Hai studiato teatro, fotografia e scenografia oltre al canto. In che modo queste discipline influenzano il tuo modo di vivere la musica? 

«Io credo che una canzone non sia fatta solo di musica ma anche di immagini, colori, silenzi… Quando scrivo o immagino un progetto penso sempre anche a cosa deve trasmettere visivamente, a come deve essere vissuto su un palco e a quale mondo deve evocare. Per me la musica è un linguaggio che unisce tutte queste forme d’arte». 

X Factor ti ha fatta conoscere al grande pubblico. Quali skill pensi di aver acquisito da quell’esperienza? 

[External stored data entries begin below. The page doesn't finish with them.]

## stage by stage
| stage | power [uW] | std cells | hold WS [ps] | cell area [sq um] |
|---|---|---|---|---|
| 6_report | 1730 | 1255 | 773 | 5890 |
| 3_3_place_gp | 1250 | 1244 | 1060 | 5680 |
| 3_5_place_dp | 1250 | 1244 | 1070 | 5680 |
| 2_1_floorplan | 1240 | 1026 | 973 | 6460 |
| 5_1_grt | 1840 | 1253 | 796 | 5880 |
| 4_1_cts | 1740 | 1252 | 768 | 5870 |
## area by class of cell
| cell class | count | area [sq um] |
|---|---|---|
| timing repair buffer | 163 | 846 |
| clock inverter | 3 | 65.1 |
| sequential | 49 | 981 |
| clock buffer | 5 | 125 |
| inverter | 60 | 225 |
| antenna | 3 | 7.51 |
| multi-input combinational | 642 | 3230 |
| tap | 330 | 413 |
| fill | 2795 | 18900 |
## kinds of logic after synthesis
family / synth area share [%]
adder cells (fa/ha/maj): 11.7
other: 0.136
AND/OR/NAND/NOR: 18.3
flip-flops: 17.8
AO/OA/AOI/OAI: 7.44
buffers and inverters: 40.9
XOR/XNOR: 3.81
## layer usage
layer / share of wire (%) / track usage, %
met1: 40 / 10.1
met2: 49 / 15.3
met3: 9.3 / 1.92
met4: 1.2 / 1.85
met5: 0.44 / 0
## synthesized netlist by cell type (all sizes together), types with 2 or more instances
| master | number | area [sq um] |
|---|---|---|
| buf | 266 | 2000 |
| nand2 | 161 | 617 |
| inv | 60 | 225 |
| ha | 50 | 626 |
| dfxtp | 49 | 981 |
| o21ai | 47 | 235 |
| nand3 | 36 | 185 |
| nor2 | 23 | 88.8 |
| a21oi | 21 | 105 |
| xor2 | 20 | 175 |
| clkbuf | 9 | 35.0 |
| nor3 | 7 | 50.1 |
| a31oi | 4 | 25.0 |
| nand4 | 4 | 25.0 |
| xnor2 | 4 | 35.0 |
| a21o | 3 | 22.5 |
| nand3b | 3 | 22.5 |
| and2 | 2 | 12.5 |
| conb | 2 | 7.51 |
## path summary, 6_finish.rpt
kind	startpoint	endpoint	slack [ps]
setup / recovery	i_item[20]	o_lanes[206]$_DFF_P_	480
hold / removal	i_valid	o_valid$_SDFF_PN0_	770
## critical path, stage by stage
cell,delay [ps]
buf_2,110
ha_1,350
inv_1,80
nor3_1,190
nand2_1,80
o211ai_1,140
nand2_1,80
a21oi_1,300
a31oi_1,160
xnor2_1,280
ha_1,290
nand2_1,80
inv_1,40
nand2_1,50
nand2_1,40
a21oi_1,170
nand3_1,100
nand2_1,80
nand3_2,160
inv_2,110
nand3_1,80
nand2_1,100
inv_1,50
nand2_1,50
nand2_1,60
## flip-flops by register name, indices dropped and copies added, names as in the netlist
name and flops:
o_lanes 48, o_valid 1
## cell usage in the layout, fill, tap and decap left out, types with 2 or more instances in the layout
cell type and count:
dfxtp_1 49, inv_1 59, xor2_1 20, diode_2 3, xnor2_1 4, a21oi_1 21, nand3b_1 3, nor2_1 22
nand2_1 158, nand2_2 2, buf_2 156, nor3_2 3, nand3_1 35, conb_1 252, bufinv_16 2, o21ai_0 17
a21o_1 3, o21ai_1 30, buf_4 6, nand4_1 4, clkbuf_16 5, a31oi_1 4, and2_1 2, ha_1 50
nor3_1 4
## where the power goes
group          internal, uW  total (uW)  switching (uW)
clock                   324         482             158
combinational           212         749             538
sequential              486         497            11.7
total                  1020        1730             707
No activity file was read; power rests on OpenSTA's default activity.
[src/rtl/dq_pkg.sv]
// Package with shared sizes, command codes and the front-to-back operation type.
package dq_pkg;

	// Queue capacity and derived widths.
	localparam int DEPTH = 1024;
	localparam int IDX_W = $clog2(DEPTH);
	localparam int CNT_W = $clog2(DEPTH + 1);
	localparam int SUM_W = $clog2(2 * DEPTH);

	// Depth of the operation queue between front and back.
	localparam int OPQ_DEPTH = 4;
	localparam int OPQ_IDX_W = $clog2(OPQ_DEPTH);
	localparam int OPQ_CNT_W = $clog2(OPQ_DEPTH + 1);

	localparam int WORD_W = 32;
	localparam logic [WORD_W-1:0] EMPTY_ANSWER = '1;

	// Command codes carried on the kind field.
	typedef enum logic [2:0] {
		KIND_PUSH_FRONT = 3'd0,
		KIND_PUSH_BACK  = 3'd1,
		KIND_POP_FRONT  = 3'd2,
		KIND_POP_BACK   = 3'd3,
		KIND_SIZE       = 3'd4,
		KIND_EMPTY      = 3'd5,
		KIND_FRONT      = 3'd6,
		KIND_BACK       = 3'd7
	} kind_t;

	// One operation for the back end: a store write, or a result that is
	// either read from the store or given directly.
	typedef struct packed {
		logic              we;
		logic              re;
		logic [IDX_W-1:0]  addr;
		logic [WORD_W-1:0] data;
		logic              status;
	} op_t;

endpackage
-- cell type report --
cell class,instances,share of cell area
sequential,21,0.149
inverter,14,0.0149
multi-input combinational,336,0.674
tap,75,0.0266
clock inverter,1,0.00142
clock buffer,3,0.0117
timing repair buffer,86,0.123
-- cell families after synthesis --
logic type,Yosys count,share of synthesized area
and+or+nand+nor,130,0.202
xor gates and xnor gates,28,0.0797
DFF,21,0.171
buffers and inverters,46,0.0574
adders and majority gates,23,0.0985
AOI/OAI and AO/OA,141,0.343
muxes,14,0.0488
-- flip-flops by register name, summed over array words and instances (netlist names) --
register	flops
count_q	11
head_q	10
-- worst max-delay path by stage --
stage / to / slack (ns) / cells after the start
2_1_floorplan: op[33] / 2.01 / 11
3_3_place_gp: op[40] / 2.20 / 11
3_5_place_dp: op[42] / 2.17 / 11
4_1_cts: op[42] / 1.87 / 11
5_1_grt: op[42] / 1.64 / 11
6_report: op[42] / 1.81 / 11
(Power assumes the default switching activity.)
`config.mk`:
```
export PLATFORM = sky130hd
export DESIGN_NAME = lidar_range_packet_decoder_flat
export DESIGN_NICKNAME = d
export VERILOG_FILES = /design/src/lrpd_pkg.sv /design/src/lrpd_req_if.sv /design/src/lrpd_rsp_if.sv /design/src/lidar_range_packet_decoder.sv /design/src/flat_wrapper.sv
export SDC_FILE = /design/constraint.sdc
export NUM_CORES = 1
export LEC_CHECK = 0
export BUFFER_PORTS_ARGS = -buffer_cell sky130_fd_sc_hd__buf_2
export CAP_MARGIN = 10
export CORE_MARGIN = 3
export CORE_UTILIZATION = 55
export CTS_CLUSTER_DIAMETER = 60
export DETAILED_ROUTE_END_ITERATION = 8
export PLACE_DENSITY = 0.76
export SLEW_MARGIN = 20
export SYNTH_ARGS = -nofsm -noshare
export SYNTH_HDL_FRONTEND = slang
export SYNTH_SLANG_ARGS = --single-unit
```
`constraint.sdc`:
```
create_clock -name clock -period 12.1 [get_ports clock]
set_clock_uncertainty 0.2 [all_clocks]
set_input_delay 1.815 -clock clock [delete_from_list [all_inputs] [get_ports clock]]
set_output_delay 1.815 -clock clock [all_outputs]
set_load 0.02 [all_outputs]
```
**config.mk**
```make
export PLATFORM = sky130hd
export DESIGN_NAME = parallel_rgb_led_chain_encoder
export DESIGN_NICKNAME = d
export VERILOG_FILES = /design/src/rtl/core/rgbenc_pkg.sv /design/src/rtl/core/parallel_rgb_led_chain_encoder.sv
export SDC_FILE = /design/constraint.sdc
export NUM_CORES = 1
export LEC_CHECK = 0
export BUFFER_PORTS_ARGS = -buffer_cell sky130_fd_sc_hd__buf_2
export CAP_MARGIN = 20
export CORE_UTILIZATION = 30
export DETAILED_ROUTE_END_ITERATION = 16
export SETUP_SLACK_MARGIN = 0.1
export SKIP_CTS_REPAIR_TIMING = 1
export SYNTH_ARGS = -nofsm -noshare
export SYNTH_HDL_FRONTEND = slang
export SYNTH_SLANG_ARGS = --single-unit
```
**constraint.sdc**
```tcl
create_clock -name i_clk -period 4.93 [get_ports i_clk]
set_input_delay 0.2465 -clock i_clk [delete_from_list [all_inputs] [get_ports i_clk]]
set_output_delay 0.2465 -clock i_clk [all_outputs]
set_load 0.02 [all_outputs]
```
[src/sv/wtk_pkg.sv]
`timescale 1ns / 1ps
`default_nettype none

package wtk_pkg;

	localparam int MAX_WORD  = 32;
	localparam int LINE_BITS = 24;

	localparam int AW = $clog2(MAX_WORD);
	localparam int LW = $clog2(MAX_WORD + 1);

	localparam int IN_DATA_W  = 8;
	localparam int IN_USER_W  = 2;
	localparam int OUT_BITS   = 8 + LINE_BITS + 1;
	localparam int OUT_DATA_W = ((OUT_BITS + 7) / 8) * 8;

	localparam logic [7:0] CH_APOS   = 8'h27;
	localparam logic [7:0] CH_HYPHEN = 8'h2D;
	localparam logic [7:0] CH_CR     = 8'h0D;

	typedef enum logic [1:0] {
		KIND_TEXT = 2'd0,
		KIND_EOL  = 2'd1,
		KIND_END  = 2'd2
	} kind_t;

	typedef enum logic [2:0] {
		SC_SPACE = 3'b001,
		SC_WORD  = 3'b010,
		SC_NUM   = 3'b100
	} sc_state_t;

	// word emission request, control -> emitter
	typedef struct packed {
		logic                 valid;
		logic [LW-1:0]        n;
		logic                 trunc;
		logic [LINE_BITS-1:0] line;
		logic                 done;
	} emit_req_t;

	function automatic logic is_letter(logic [7:0] c);
		logic [7:0] l;
		begin
			l = c | 8'h20;
			return (l >= 8'h61) && (l <= 8'h7A);
		end
	endfunction

	function automatic logic is_digit(logic [7:0] c);
		return (c >= 8'h30) && (c <= 8'h39);
	endfunction

endpackage

`default_nettype wire

[src/sv/wtk_ram.sv]
`timescale 1ns / 1ps
`default_nettype none

module wtk_ram #(
	parameter int WIDTH = 8,
	parameter int DEPTH = 32
) (
	input  wire logic                     clk,
	input  wire logic                     we,
	input  wire logic [$clog2(DEPTH)-1:0] waddr,
	input  wire logic [WIDTH-1:0]         wdata,
	input  wire logic                     re,
	input  wire logic [$clog2(DEPTH)-1:0] raddr,
	output logic      [WIDTH-1:0]         rdata
);

	logic [WIDTH-1:0] mem_q [DEPTH];

	always_ff @(posedge clk) begin
		if (we) begin
			mem_q[waddr] <= wdata;
		end
		if (re) begin
			rdata <= mem_q[raddr];
		end
	end

endmodule

`default_nettype wire

[src/sv/wtk_ctrl.sv]
`timescale 1ns / 1ps
`default_nettype none

module wtk_ctrl (
	input  wire logic                              clk,
	input  wire logic                              arst_n,
	input  wire logic                              in_acc,
	input  wire logic [1:0]                        in_kind,
	input  wire logic [7:0]                        in_ch,
	input  wire logic                              emit_busy,
	output logic                                   pend_busy,
	output wtk_pkg::emit_req_t                     req,
	output logic                                   we,
	output logic      [wtk_pkg::AW-1:0]            waddr,
	output logic      [7:0]                        wdata
);

	typedef enum logic [2:0] {
		ACT_NONE,
		ACT_STORE,
		ACT_START,
		ACT_CLEAR,
		ACT_EMIT
	} act_t;

	typedef struct packed {
		wtk_pkg::sc_state_t st;
		act_t               act;
	} scan_out_t;

	localparam logic [wtk_pkg::LW-1:0] LEN_MAX = wtk_pkg::LW'(wtk_pkg::MAX_WORD);
	localparam logic [wtk_pkg::LW-1:0] LEN_CAP = wtk_pkg::LW'(wtk_pkg::MAX_WORD - 1);

	wtk_pkg::sc_state_t             st_q, st_n;
	logic [wtk_pkg::LW-1:0]         len_q, len_n;
	logic                           ovf_q, ovf_n;
	logic                           hyph_q, hyph_n;
	logic                           join_q, join_n;
	logic [wtk_pkg::LINE_BITS-1:0]  line_q, line_n;
	logic                           pend_q, pend_n;
	logic [7:0]                     pend_ch_q, pend_ch_n;

	function automatic scan_out_t scan_step(wtk_pkg::sc_state_t st, logic [7:0] c);
		scan_out_t r;
		logic      wl;
		begin
			wl = wtk_pkg::is_letter(c) || (c == wtk_pkg::CH_APOS);
			r.st = st;
			r.act = ACT_NONE;
			unique case (st)
				wtk_pkg::SC_WORD: begin
					priority if (wl) begin
						r.act = ACT_STORE;
					end else if (wtk_pkg::is_digit(c)) begin
						r.act = ACT_CLEAR;
						r.st = wtk_pkg::SC_NUM;
					end else begin
						r.act = ACT_EMIT;
						r.st = wtk_pkg::SC_SPACE;
					end
				end
				wtk_pkg::SC_NUM: begin
					if (!(wl || wtk_pkg::is_digit(c))) begin
						r.st = wtk_pkg::SC_SPACE;
					end
				end
				default: begin
					r.st = wtk_pkg::SC_SPACE;
					if (wtk_pkg::is_letter(c)) begin
						r.act = ACT_START;
						r.st = wtk_pkg::SC_WORD;
					end else if (wtk_pkg::is_digit(c)) begin
						r.st = wtk_pkg::SC_NUM;
					end
				end
			endcase
			return r;
		end
	endfunction

	always_comb begin
		logic       step_v [2];
		logic [7:0] step_c [2];
		scan_out_t  r;
		logic       emitted;

		st_n = st_q;
		len_n = len_q;
		ovf_n = ovf_q;
		hyph_n = hyph_q;
		join_n = join_q;
		line_n = line_q;
		pend_n = pend_q;
		pend_ch_n = pend_ch_q;
		req = '0;
		we = 1'b0;
		waddr = '0;
		wdata = in_ch;
		step_v[0] = 1'b0;
		step_v[1] = 1'b0;
		step_c[0] = wtk_pkg::CH_HYPHEN;
		step_c[1] = in_ch;
		emitted = 1'b0;
		r = '0;

		// deferred first letter of a word that followed a flushed hyphen
		if (pend_q && !emit_busy) begin
			we = 1'b1;
			waddr = '0;
			wdata = pend_ch_q;
			pend_n = 1'b0;
		end

		if (in_acc) begin
			unique case (wtk_pkg::kind_t'(in_kind))
				wtk_pkg::KIND_TEXT: begin
					step_v[0] = hyph_q;
					hyph_n = 1'b0;
					priority if (join_q) begin
						join_n = 1'b0;
						step_v[1] = 1'b1;
					end else if (in_ch == wtk_pkg::CH_HYPHEN) begin
						hyph_n = 1'b1;
					end else begin
						step_v[1] = 1'b1;
					end
				end
				wtk_pkg::KIND_EOL: begin
					if (hyph_q) begin
						hyph_n = 1'b0;
						join_n = 1'b1;
					end else begin
						join_n = 1'b0;
						step_v[0] = 1'b1;
						step_c[0] = wtk_pkg::CH_CR;
					end
					if (line_q != '1) begin
						line_n = line_q + wtk_pkg::LINE_BITS'(1);
					end
				end
				wtk_pkg::KIND_END: begin
					// a held hyphen only ends the word, so emit whatever word is open
					req.valid = 1'b1;
					req.done = 1'b1;
					req.line = line_q;
					if (st_q == wtk_pkg::SC_WORD) begin
						req.n = (len_q > LEN_CAP) ? LEN_CAP : len_q;
						req.trunc = ovf_q || (len_q > LEN_CAP);
					end
					st_n = wtk_pkg::SC_SPACE;
					len_n = '0;
					ovf_n = 1'b0;
					hyph_n = 1'b0;
					join_n = 1'b0;
					line_n = wtk_pkg::LINE_BITS'(1);
				end
				default: begin
				end
			endcase

			for (int i = 0; i < 2; i++) begin
				if (step_v[i]) begin
					r = scan_step(st_n, step_c[i]);
					st_n = r.st;
					unique case (r.act)
						ACT_STORE: begin
							if (len_n < LEN_MAX) begin
								we = 1'b1;
								waddr = len_n[wtk_pkg::AW-1:0];
								wdata = step_c[i];
								len_n = len_n + wtk_pkg::LW'(1);
							end else begin
								ovf_n = 1'b1;
							end
						end
						ACT_START: begin
							len_n = wtk_pkg::LW'(1);
							ovf_n = 1'b0;
							if (emitted) begin
								pend_n = 1'b1;
								pend_ch_n = step_c[i];
							end else begin
								we = 1'b1;
								waddr = '0;
								wdata = step_c[i];
							end
						end
						ACT_CLEAR: begin
							len_n = '0;
							ovf_n = 1'b0;
						end
						ACT_EMIT: begin
							emitted = 1'b1;
							req.valid = 1'b1;
							req.n = len_n;
							req.trunc = ovf_n;
							req.line = line_q;
							len_n = '0;
							ovf_n = 1'b0;
						end
						default: begin
						end
					endcase
				end
			end
		end
	end

	always_ff @(posedge clk or negedge arst_n) begin
		if (!arst_n) begin
			st_q <= wtk_pkg::SC_SPACE;
			len_q <= '0;
			ovf_q <= 1'b0;
			hyph_q <= 1'b0;
			join_q <= 1'b0;
			line_q <= wtk_pkg::LINE_BITS'(1);
			pend_q <= 1'b0;
		end else begin
			st_q <= st_n;
			len_q <= len_n;
			ovf_q <= ovf_n;
			hyph_q <= hyph_n;
			join_q <= join_n;
			line_q <= line_n;
			pend_q <= pend_n;
		end
	end

	always_ff @(posedge clk) begin
		pend_ch_q <= pend_ch_n;
	end

	assign pend_busy = pend_q;

endmodule

`default_nettype wire

[src/sv/wtk_emit.sv]
`timescale 1ns / 1ps
`default_nettype none

module wtk_emit (
	input  wire logic                                 clk,
	input  wire logic                                 arst_n,
	input  wire wtk_pkg::emit_req_t                   req,
	output logic                                      busy,
	output logic                                      re,
	output logic      [wtk_pkg::AW-1:0]               raddr,
	input  wire logic [7:0]                           rdata,
	output logic                                      m_tvalid,
	input  wire logic                                 m_tready,
	output logic      [wtk_pkg::OUT_DATA_W-1:0]       m_tdata,
	output logic                                      m_tlast,
	output logic                                      m_tuser
);

	typedef enum logic [2:0] {
		EM_IDLE = 3'b001,
		EM_READ = 3'b010,
		EM_DONE = 3'b100
	} em_state_t;

	em_state_t                      state_q;
	logic [wtk_pkg::LW-1:0]         n_q;
	logic [wtk_pkg::LW-1:0]         idx_q;
	logic                           trunc_q;
	logic [wtk_pkg::LINE_BITS-1:0]  line_q;
	logic                           done_q;

	logic                           valid_s1;
	logic                           last_s1;
	logic                           done_s1;
	logic                           trunc_s1;
	logic [wtk_pkg::LINE_BITS-1:0]  line_s1;

	logic                           out_valid_q;
	logic [7:0]                     out_letter_q;
	logic                           out_last_q;
	logic                           out_trunc_q;
	logic [wtk_pkg::LINE_BITS-1:0]  out_line_q;
	logic                           out_done_q;

	logic s1_adv, s1_free, is_last, load_done;

	assign s1_adv = valid_s1 && (!out_valid_q || m_tready);
	assign s1_free = !valid_s1 || s1_adv;
	assign is_last = (idx_q + wtk_pkg::LW'(1)) == n_q;
	assign re = (state_q == EM_READ) && s1_free;
	assign raddr = idx_q[wtk_pkg::AW-1:0];
	assign load_done = (state_q == EM_DONE) && s1_free;
	assign busy = (state_q != EM_IDLE);

	always_ff @(posedge clk or negedge arst_n) begin
		if (!arst_n) begin
			state_q <= EM_IDLE;
			valid_s1 <= 1'b0;
			out_valid_q <= 1'b0;
		end else begin
			unique case (state_q)
				EM_IDLE: begin
					if (req.valid) begin
						state_q <= (req.n == '0) ? EM_DONE : EM_READ;
					end
				end
				EM_READ: begin
					if (re && is_last) begin
						state_q <= done_q ? EM_DONE : EM_IDLE;
					end
				end
				EM_DONE: begin
					if (s1_free) begin
						state_q <= EM_IDLE;
					end
				end
				default: state_q <= EM_IDLE;
			endcase
			if (re || load_done) begin
				valid_s1 <= 1'b1;
			end else if (s1_adv) begin
				valid_s1 <= 1'b0;
			end
			if (s1_adv) begin
				out_valid_q <= 1'b1;
			end else if (m_tready) begin
				out_valid_q <= 1'b0;
			end
		end
	end

	always_ff @(posedge clk) begin
		if (state_q == EM_IDLE) begin
			n_q <= req.n;
			trunc_q <= req.trunc;
			line_q <= req.line;
			done_q <= req.done;
			idx_q <= '0;
		end else if (re) begin
			idx_q <= idx_q + wtk_pkg::LW'(1);
		end
		if (re || load_done) begin
			last_s1 <= re && is_last;
			done_s1 <= load_done;
			trunc_s1 <= re && trunc_q;
			line_s1 <= line_q;
		end
		if (s1_adv) begin
			out_letter_q <= done_s1 ? 8'h00 : rdata;
			out_last_q <= last_s1;
			out_trunc_q <= trunc_s1;
			out_line_q <= line_s1;
			out_done_q <= done_s1;
		end
	end

	assign m_tvalid = out_valid_q;
	assign m_tdata = {{(wtk_pkg::OUT_DATA_W - wtk_pkg::OUT_BITS){1'b0}},
		out_trunc_q, out_line_q, out_letter_q};
	assign m_tlast = out_last_q;
	assign m_tuser = out_done_q;

endmodule

`default_nettype wire

[src/sv/word_tokenizer_with_hyphen_join.sv]
`timescale 1ns / 1ps
`default_nettype none

// Channel  Dir  tdata                                    tuser        tlast
// s_*      in   [7:0] ch                                  [1:0] kind   -
// m_*      out  [7:0] letter, [31:8] line, [32] trunc    done_res     is_last
//
// Text bytes and line ends that emit nothing leave s_tready high.
// A finished word of n letters streams from the word buffer RAM at one letter per
// cycle while m_tready does not stall it (one read port, registered read); s_tready is
// low until the last read is issued. End of input adds a done result.
// A letter that opens a word right after a flushed hyphen is written in the cycle after
// the last emit read is issued. Reset clears scanner, line counter (to 1) and output valid.
// m_tready low stalls the output register and read stage; once the last read is
// issued, new items are taken even while results still wait.

module word_tokenizer_with_hyphen_join (
	input  wire logic                                clk,
	input  wire logic                                arst_n,
	input  wire logic                                s_tvalid,
	output logic                                     s_tready,
	input  wire logic [wtk_pkg::IN_DATA_W-1:0]       s_tdata,   // [7:0] ch
	input  wire logic [wtk_pkg::IN_USER_W-1:0]       s_tuser,   // [1:0] kind
	output logic                                     m_tvalid,
	input  wire logic                                m_tready,
	output logic      [wtk_pkg::OUT_DATA_W-1:0]      m_tdata,   // [7:0] letter, [31:8] line_number,
	                                                            // [32] truncated, rest zero
	output logic                                     m_tlast,   // is_last
	output logic                                     m_tuser    // done_res
);

	wtk_pkg::emit_req_t       req;
	logic                     emit_busy;
	logic                     pend_busy;
	logic                     in_acc;
	logic                     we, re;
	logic [wtk_pkg::AW-1:0]   waddr, raddr;
	logic [7:0]               wdata, rdata;

	// items are taken while the emitter is idle and no deferred letter waits to be written
	assign s_tready = !emit_busy && !pend_busy;
	assign in_acc = s_tvalid && s_tready;

	wtk_ctrl u_ctrl (
		.clk       (clk),
		.arst_n    (arst_n),
		.in_acc    (in_acc),
		.in_kind   (s_tuser),
		.in_ch     (s_tdata),
		.emit_busy (emit_busy),
		.pend_busy (pend_busy),
		.req       (req),
		.we        (we),
		.waddr     (waddr),
		.wdata     (wdata)
	);

	// word buffer
	wtk_ram #(
		.WIDTH (8),
		.DEPTH (wtk_pkg::MAX_WORD)
	) u_buf (
		.clk   (clk),
		.we    (we),
		.waddr (waddr),
		.wdata (wdata),
		.re    (re),
		.raddr (raddr),
		.rdata (rdata)
	);

	wtk_emit u_emit (
		.clk      (clk),
		.arst_n   (arst_n),
		.req      (req),
		.busy     (emit_busy),
		.re       (re),
		.raddr    (raddr),
		.rdata    (rdata),
		.m_tvalid (m_tvalid),
		.m_tready (m_tready),
		.m_tdata  (m_tdata),
		.m_tlast  (m_tlast),
		.m_tuser  (m_tuser)
	);

endmodule

`default_nettype wire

«X Factor mi ha insegnato a fidarmi di più di me stessa e mi ha fatto capire che la tecnica, da sola, non basta. Alla fine le persone non si ricordano solo di come hai cantato ma soprattutto di quello che sei riuscita a farle sentire. Mi ha dato molta più consapevolezza di chi sono come artista e mi ha confermato che la cosa più importante è rimanere vera anche quando ti trovi a esibirti in contesti così grandi».

Nel corso del programma, hai interpretato pezzi di Mina Lana Del Rey e Billie Eilish. Qual è la cover che più ti ha emozionato? 

«Tra questi citati, Ancora Ancora ancora di Mina». 

Nell’Ep hai voluto inserire anche la cover di “Maldetta primavera”, cosa ti lega a questo grande classico della musica italiana? 

«Mi ricorda che anche dopo certi periodi si può tornare ad amare, a emozionarsi e a vivere con più leggerezza». 

Per concludere, qual è la lezione più importante che senti di aver imparato finora dalla musica? 

«Che non puoi controllare come verrà accolta la tua musica, ma puoi scegliere quanto essere sincera mentre la fai. La musica può prenderti tutto senza darti niente in cambio… per questo credo sia importante darle comunque l’anima ogni volta».